¡No más condenación!

¡No hay condenación para los que han lavado sus pecados y vergüenza bajo la sangre que Jesús derramó en la cruz! Aquellos qué más invierten en conocer a Dios y su Palabra más descubren su corazón lleno de amor, perdón y restauración y ¡viven con mayor libertad y seguridad! Pero aquellos que no se detienen en conocerlo irremediablemente terminan escuchando la voz del pecado y la condenación que los mantiene derrotados y derribados.

Tenemos dueño

¡Dios no quiere ser un "pedacito" más de nuestra vida!, No quiere ser un nuevo conjunto de reglas ni una religión más, Él quiere ser Señor total de toda tu vida. La única manera de dejar de estar bajo la ley del pecado es pidiéndole a Jesús que entre a vivir en nuestro corazón y nos perdone, una vez que hacemos esto dejamos de estar bajo el poder y señorío del pecado para pasar a estar ¡bajo el poder y señorío de Dios!

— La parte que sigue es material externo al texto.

$ cat /design/flow/run.sh
#!/bin/bash
# OpenROAD 26Q1-2900-gdf79404cd8, Yosys 0.63+post, stock flow scripts
make -C /OpenROAD-flow-scripts/flow DESIGN_CONFIG=/design/flow/config.mk WORK_HOME=/design/flow/orfs finish
$ cat /design/flow/config.mk
export PLATFORM = sky130hd
export DESIGN_NAME = alu
export DESIGN_NICKNAME = alu
export VERILOG_FILES = /design/flow/design.v
export SDC_FILE = /design/flow/constraint.sdc
export NUM_CORES = 4
export LEC_CHECK = 1
export CORE_UTILIZATION = 50
$ cat /design/flow/constraint.sdc
current_design alu

set clk_period 16.4
set clk_io_pct 0.2

create_clock -name clk0 -period $clk_period

set non_clock_inputs [all_inputs -no_clocks]
set_input_delay [expr $clk_period * $clk_io_pct] -clock clk0 $non_clock_inputs
set_output_delay [expr $clk_period * $clk_io_pct] -clock clk0 [all_outputs]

Tus decisiones reflejan quién dirige tu vida

¿Quién determina de quién eres esclavo? Lo determina a quién obedeces con tu manera de vivir. O decides obedecer tus ganas de odiar, mentir, engañar, de ver pornografía, de tener sexo fuera del matrimonio, de codiciar, de envidiar, etc. O por otra parte, decides obedecer a Dios amando, hablando la verdad, perdonando, siendo honesto, diciendo no a la lujuria, estando contento con lo que tienes en lugar de codiciar y agradecido por las bendiciones que Dios da a otros en lugar de envidiar, entre muchos otros ejemplos. ¡Así de sencillo es! Si analizas el resultado de tus decisiones de cada día, ¿a quién estás decidiendo obedecer?

¿Está logrando algún pecado controlarnos?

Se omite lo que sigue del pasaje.